- INFORMATION SHOWN
• • • •
<file path="config.mk">
export PLATFORM = sky130hd
export DESIGN_NAME = irrigation_countdown_ctrl
export DESIGN_NICKNAME = d
export VERILOG_FILES = /design/src/rtl/irrigation_countdown_ctrl.sv
export SDC_FILE = /design/constraint.sdc
export NUM_CORES = 1
export LEC_CHECK = 0
export CORE_UTILIZATION = 48
export CTS_CLUSTER_DIAMETER = 50
export DETAILED_ROUTE_END_ITERATION = 12
export MAX_ROUTING_LAYER = met4
export PLACE_DENSITY = 0.84
export SETUP_SLACK_MARGIN = 0.4
export SYNTH_ARGS = -nofsm -noshare
export SYNTH_HDL_FRONTEND = slang
export SYNTH_SLANG_ARGS = --single-unit
</file>
<file path="constraint.sdc">
create_clock -name clock -period 2.15 [get_ports clock]
set_input_delay 0.215 -clock clock [delete_from_list [all_inputs] [get_ports clock]]
set_output_delay 0.215 -clock clock [all_outputs]
set_load 0.005 [all_outputs]
</file>
<file path="src/rtl/irrigation_countdown_ctrl.sv">
// MM:SS BCD countdown (00:00..59:59) with a seconds prescaler and an
// IDLE/RUNNING/PAUSED/DONE FSM that drives the irrigation valve.
module irrigation_countdown_ctrl #(
  parameter int TICK_DIV = 4,
  parameter int PS_W     = 16
) (
  input  logic        clock,
  input  logic        reset,
  input  logic [15:0] preset_bus,
  input  logic        load,
  input  logic        start,
  input  logic        pause,
  input  logic        abort,
  output logic [15:0] time_bus,
  output logic [1:0]  state,
  output logic        valve_on,
  output logic        done,
  output logic        preset_error
);

  localparam logic [1:0] ST_IDLE    = 2'd0;
  localparam logic [1:0] ST_RUNNING = 2'd1;
  localparam logic [1:0] ST_PAUSED  = 2'd2;
  localparam logic [1:0] ST_DONE    = 2'd3;

  localparam logic [PS_W-1:0] PS_LAST = PS_W'(TICK_DIV - 1);
  localparam logic [PS_W-1:0] PS_ONE  = PS_W'(1);

  logic [PS_W-1:0] ps_q;
  logic [PS_W-1:0] ps_n;
  logic [15:0]     time_n;
  logic [15:0]     time_dec;
  logic [1:0]      state_n;
  logic            done_n;
  logic            err_n;
  logic            tick;
  logic            preset_ok;
  logic            load_window;

  // Digit order is {min_tens, min_units, sec_tens, sec_units}.
  function automatic logic bcd_time_valid(input logic [15:0] t);
    return (t[15:12] <= 4'd5) && (t[11:8] <= 4'd9) &&
           (t[7:4]   <= 4'd5) && (t[3:0]  <= 4'd9);
  endfunction

  // One-second decrement with a borrow chain; 0000 is never fed in because
  // the FSM leaves RUNNING on the tick that reaches it.
  function automatic logic [15:0] bcd_time_dec(input logic [15:0] t);
    logic [3:0] mt;
    logic [3:0] mu;
    logic [3:0] st;
    logic [3:0] su;
    {mt, mu, st, su} = t;
    if (su != 4'd0) begin
      su = su - 4'd1;
    end else begin
      su = 4'd9;
      if (st != 4'd0) begin
        st = st - 4'd1;
      end else begin
        st = 4'd5;
        if (mu != 4'd0) begin
          mu = mu - 4'd1;
        end else begin
          mu = 4'd9;
          if (mt != 4'd0) begin
            mt = mt - 4'd1;
          end
        end
      end
    end
    return {mt, mu, st, su};
  endfunction

  assign tick        = (state == ST_RUNNING) && (ps_q == PS_LAST);
  assign time_dec    = bcd_time_dec(time_bus);
  assign preset_ok   = bcd_time_valid(preset_bus);
  assign load_window = (state == ST_IDLE) || (state == ST_DONE);

  // Commands resolve abort > load > pause > start; a load outside IDLE/DONE
  // has no effect at all, so the lower-priority commands still apply.
  always_comb begin
    state_n = state;
    time_n  = time_bus;
    ps_n    = ps_q;
    done_n  = 1'b0;
    err_n   = 1'b0;
    if (abort) begin
      state_n = ST_IDLE;
      time_n  = 16'h0000;
      ps_n    = '0;
    end else if (load && load_window) begin
      if (preset_ok) begin
        time_n  = preset_bus;
        state_n = ST_IDLE;
      end else begin
        err_n = 1'b1;
      end
    end else begin
      case (state)
        ST_IDLE: begin
          if (start && (time_bus != 16'h0000)) begin
            state_n = ST_RUNNING;
            ps_n    = '0;
          end
        end
        ST_RUNNING: begin
          ps_n = tick ? '0 : (ps_q + PS_ONE);
          if (tick) begin
            time_n = time_dec;
          end
          // Reaching 00:00 wins over a simultaneous pause.
          if (tick && (time_dec == 16'h0000)) begin
            state_n = ST_DONE;
            done_n  = 1'b1;
          end else if (pause) begin
            state_n = ST_PAUSED;
          end
        end
        ST_PAUSED: begin
          if (start) begin
            state_n = ST_RUNNING;
          end
        end
        default: begin
          state_n = state;
        end
      endcase
    end
  end

  always_ff @(posedge clock) begin
    if (!reset) begin
      state        <= ST_IDLE;
      time_bus     <= 16'h0000;
      ps_q         <= '0;
      valve_on     <= 1'b0;
      done         <= 1'b0;
      preset_error <= 1'b0;
    end else begin
      state        <= state_n;
      time_bus     <= time_n;
      ps_q         <= ps_n;
      valve_on     <= (state_n == ST_RUNNING);
      done         <= done_n;
      preset_error <= err_n;
    end
  end

endmodule

</file>
==> results of run 1 <==
## kinds of logic after synthesis
logic type / count (synthesis)
simple gates: 141
compound gates: 90
flops: 37
buf+inv: 29
fa+ha+maj: 8
mux: 7
xor+xnor: 2
## layer usage
metal	global-route usage, %	overflow
met5	-	-
met2	86.03	1
met4	57.48	0
met1	69.82	0
met3	47.19	0
## synth_stat cells, drive strengths merged (7+ instances only)
| cell | count |
|---|---|
| a21oi | 29 |
| clkbuf | 14 |
| dfxtp | 37 |
| o41ai | 7 |
| o21ai | 20 |
| nand4 | 11 |
| nand2 | 30 |
| nor2 | 16 |
| inv | 10 |
| nor4 | 12 |
| nand3 | 10 |
| nor3 | 13 |
| ha | 8 |
## stage by stage
| stage | area (um^2) | hold WS (ns) | setup WS (ns) | std cells |
|---|---|---|---|---|
| after floorplan | 2640 | 0.3702 | 0.07541 | 314 |
| after global placement | 3317 | 0.4722 | 0.1062 | 444 |
| after detailed placement | 3317 | 0.4860 | 0.003429 | 444 |
| after CTS | 4204 | 0.4905 | 0.1059 | 487 |
## repair_timing
action | CTS
buffers inserted | 32
gates resized for setup | 110
cloned | 3
endpoints found under the setup margin | 36
pin swaps | 45
==> results.md, run 1 <==
- Outcome: did not finish
- Fail Step: global routing (5_1_grt)
- Stop err: [ERROR GRT-0232] Routing congestion too high. Check the congestion heatmap in the GUI.
- Initial core utilization: a little over 50%
- Synth top area share: between 20% and 30%
- Worst EP post-GRT repair: state[1]$_SDFF_PN0_/D
- Yosys warns: 0
- GRT Total Usage: about 68%
- Total CTS buffers: 5
- Cts hold-fix bufs: 0
- Largest net degree at the start of global routing: 21
- Most area-consuming cells after synthesis: dfxtp_1 30%, a21oi_1 5.4%, nand2_1 4.5%
- Remaining global-route overflow: 1
- Post-synth EDFFs: 0
- H-tree Lvls: 2
- FFs w/ async S/R, synth: 0%
- Post-Synth Adder-Cell Area: under 10%
- I/O pins: between 40 and 50
- CTS Root Cell: clkbuf_8
- Syn nets: approximately 340
- Die height: ~74 um
- Clock Sinks: 37
- Synth Register Bits: 37
- Hpwl dp: 5430 um
- Sequential area share after synthesis: between 20% and 30%
- Multiplexer share of the synthesized area: between 2 and 3%
- Most used DFF post-synth: dfxtp_1
- RD Place Congestion: 0.9104
- Synth cell types: 55
- Cell Rows: 25
- Post-Synth XOR/XNOR Area: 0.7064%
- Post-Syn Instances: between 300 and 400
- Deepest clock path buffer count: 2
- Worst EP kind: register data pin
- Initial antenna violation count: 1
- Chip width: around 74 um
- # port buffers: between 40 and 50
- Area leader, netlist: dfxtp_1
- Syn_area_per_cell: 7.898 um^2
- Post-Synth Simple-Gate Area: between 30% and 40%
- Complex-gate fraction of the synthesized area: 24.12%
- Post-Syn Area: between 2000 and 2500 um^2
- Largest family of logic cells by synthesized area: simple AND/OR/NAND/NOR gates
==> run 2: changes to the inputs <==
Settings changed: CORE_UTILIZATION 48 to 35, CTS_CLUSTER_DIAMETER 50 to unset, MAX_ROUTING_LAYER met4 to unset, PLACE_DENSITY 0.84 to unset, PLACE_DENSITY_LB_ADDON set to 0.15, SETUP_SLACK_MARGIN 0.4 to unset.
Clock period 2.15 ns to 2.8 ns, I/O delays scaled along.
==> run 2 against run 1 <==
  * The flow now finishes without violations
  * Synthesized area did not move
  * Synthesized cell count did not move
==> results.md, run 2 <==
- Layout cells sized above 1: about a tenth
- Hold Worst Slack: 0.4884 ns
- Worst hold start: ps_q[1]
- Worst Path Buf+Inv: 2
- GR Layer Usage met1: between 20 and 30%
- Antenna violation net count after detailed routing: 0
- Drt drc: 0
- ANT cells: 0
- Total wire length: between 7000 and 8000 um
- Crit path arrival time: 2.75 ns
- Worst R2R End: ps_q[11]
- Worst min path class: reg2reg
- I/O pins: 43 (unchanged)
- Die area: 7426 um^2
- Via count: 2614
- Area growth syn-to-layout: 29.06%
- CP Cell Sequence: inv_1, ha_1, or4b_1, nor4_1, buf_4, o21ai_1, a31o_2, a21oi_1
- Most frequent cells in the layout: 42 x clkdlybuf4s50_1, 37 x dfxtp_1, 30 x nand2_1, 27 x a21oi_1, 19 x buf_4
- Reg2reg setup slack: ~0.28 ns
- Critical path class: reg2reg
- Global-route wire length before repair: around 12000 um
- Syn nets: 344 (unchanged)
- Most area-consuming cells after synthesis: dfxtp_1 30%, a21oi_1 5.4%, nand2_1 4.5%
- Final hold violations: 0
- Worst setup EP type: flip-flop
- Max frequency: between 0.3 and 0.4 GHz
- Area leader, netlist: dfxtp_1
- Synth cell types: 55 (unchanged)
- Hpwl dp: 5256 um (-3.2%)
- Most used DFF post-synth: dfxtp_1
- VDD IR max: approximately 0.14 mV
- Biggest regs: ps_q x16, time_bus x16, state x2
- RD Place Congestion: 0.8165 (-10%)
- Post-synth EDFFs: 0 (unchanged)
- Max transition margin: roughly a third
- Synth top area share: 29.87% (unchanged)
- Sequential area share after synthesis: 29.87% (unchanged)
- Vias per inst: approximately 5.7
- Initial DRC count: roughly 130
- RSZ-0062 raised after global routing: false
- FFs w/ async S/R, synth: 0% (unchanged)
- Most common library cell in the layout ignoring fill and taps: clkdlybuf4s50_1
- Yosys warns: 0 (unchanged)
- Slowest cell on crit path: or4b_1
- Worst-path fanout max: 9
- Initial core utilization: 36.30% (-15 points)
- Leakage: 1.087 nW
- Commonest cells in the netlist: 37 x dfxtp_1, 30 x nand2_1, 27 x a21oi_1, 17 x o21ai_0, 16 x nor2_1
- WHS Endpoint: ps_q[1]
- Max cap viols: 0
- Clock Sinks: 37 (unchanged)
- Largest net degree at the start of global routing: 21
- Crit path time final: 2.524 ns
- Slew @ Worst Pin: between 0.9 and 1 ns
- FF-to-FF Start: time_bus[0]
- Period utilization: around 90%
- TNS Setup: 0 ns
- Critical Path Start Type: flip-flop
- H-tree Lvls: 2 (unchanged)
- Hold Path Cell Cnt: 2
- Cts repair resizes: 0 (-100%)
- Cell with the most instances after synthesis: dfxtp_1
- Max Slew Vio Count: 0
- Post-Syn Instances: 314 (unchanged)
- Routed wire length per instance: around 16 um
- R2R cell count: 8
- Worst EP required: 3.03 ns
- Post-Syn Area: 2480 um^2 (unchanged)
- First-pass DRT Iterations: 4
- Final setup violating endpoints: 0
- GRT Total Usage: roughly 21%
- Global routing's busiest layer: met2
- Clock latency on the worst-skew pair: approximately 0.30 ns
- Total CTS buffers: 5 (unchanged)
- Chip width: 86.18 um (+17%)
- Die height: 86.18 um (+17%)
- Final nets: 393
- M3 GR Usage: about 3.4%
- Syn_area_per_cell: 7.898 um^2 (unchanged)
- Core area: roughly 6800 um^2
- Synth Register Bits: 37 (unchanged)
- Power Density: between 300 and 400 nW/um^2
- CP peak stage delay: 0.51 ns
- Clk pin slew, worst setup/hold paths: approximately 0.08 ns
- Number of global-route vias before repair: ~2.4k
- Cts hold-fix bufs: 0 (unchanged)
- Met2 Track Usage GR: 32.32%
- Worst path top cell family by delay: simple AND/OR/NAND/NOR gates
- Deepest clock path buffer count: 2 (unchanged)
- CTS Root Cell: clkbuf_8
- Initial antenna violation count: 0
- # port buffers: 42 (unchanged)
- Cell Rows: 30 (+20%)
- TritonCTS clock tree: built
- Outcome: finished clean
- Remaining global-route overflow: 0
- Worst Clk Skew: 0.008197 ns
- Setup bufs post-CTS: 0 (-100%)
[run 2: cell counts after synthesis]
Identical to the previous run, type by type.
[run 2: per-stage QoR]
step / cell area [um^2] / util, % / worst slack [ns] / std cells / power (mW)
5_1_grt: 3201 / 46.85 / 0.1045 / 460 / 1.266
3_3_place_gp: 3065 / 44.87 / 0.3007 / 450 / 0.7211
6_report: 3201 / 46.85 / 0.2765 / 460 / 1.214
4_1_cts: 3186 / 46.63 / 0.2761 / 458 / 1.224
3_5_place_dp: 3065 / 44.87 / 0.3072 / 450 / 0.7206
2_1_floorplan: 2480 / - / 0.5804 / 314 / 0.6401
[run 2: worst max-delay path by stage]
| stage | from | to | slack [ns] | depth (start not counted) |
|---|---|---|---|---|
| after floorplan | time_bus[0] | valve_on | 0.58 | 8 |
| after CTS | time_bus[1] | ps_q[12] | 0.28 | 7 |
| final | time_bus[0] | ps_q[11] | 0.28 | 8 |
| after global placement | time_bus[0] | ps_q[8] | 0.30 | 7 |
| after global routing | time_bus[0] | ps_q[0] | 0.10 | 7 |
| after detailed placement | time_bus[1] | ps_q[14] | 0.31 | 7 |
[run 2: area by class of cell]
cell class / count / area [um^2]
Clock inverter: 2 / 37.54
Timing Repair Buffer: 61 / 563.0
Fill cell: 694 / 3631
Inverter: 10 / 37.54
Multi-Input combinational cell: 248 / 1619
Clock buffer: 6 / 82.58
Sequential cell: 37 / 740.7
Tap cell: 96 / 120.1
[run 2: tightest hold or removal path: stages (launching register included)]
cell     delay [ns]
dfxtp_1        0.33
nand2_1        0.06
a21oi_1        0.05
[run 2: report_power, final]
part           internal, mW  total [mW]  switching, mW
combinational        0.0818       0.176         0.0937
clock                 0.290       0.503          0.213
sequential            0.530       0.536        0.00564
total                 0.902        1.21          0.313
[run 2: routing by layer]
layer | vias up | share of wire [%]
met5 | - | 0
met4 | 0 | 2.1
met3 | 17 | 4.6
met2 | 69 | 44
met1 | 1220 | 50
li1 | 1308 | -
[run 2: kinds of logic (layout without fill, tap and decap cells)]
group / Yosys count / count (layout) / synth area share (%)
buffers and inverters: 29 / 79 / 4.843
AO/OA/AOI/OAI: 90 / 90 / 24.12
AND/OR/NAND/NOR: 141 / 141 / 33.55
flip-flops: 37 / 37 / 29.87
XOR/XNOR: 2 / 2 / 0.7065
multiplexers: 7 / 7 / 2.876
adder cells (fa/ha/maj): 8 / 8 / 4.036
Note: power is estimated with default switching activity, not from simulation.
• • • •
Among the lines above, count those containing the word "about" and write only the number.

3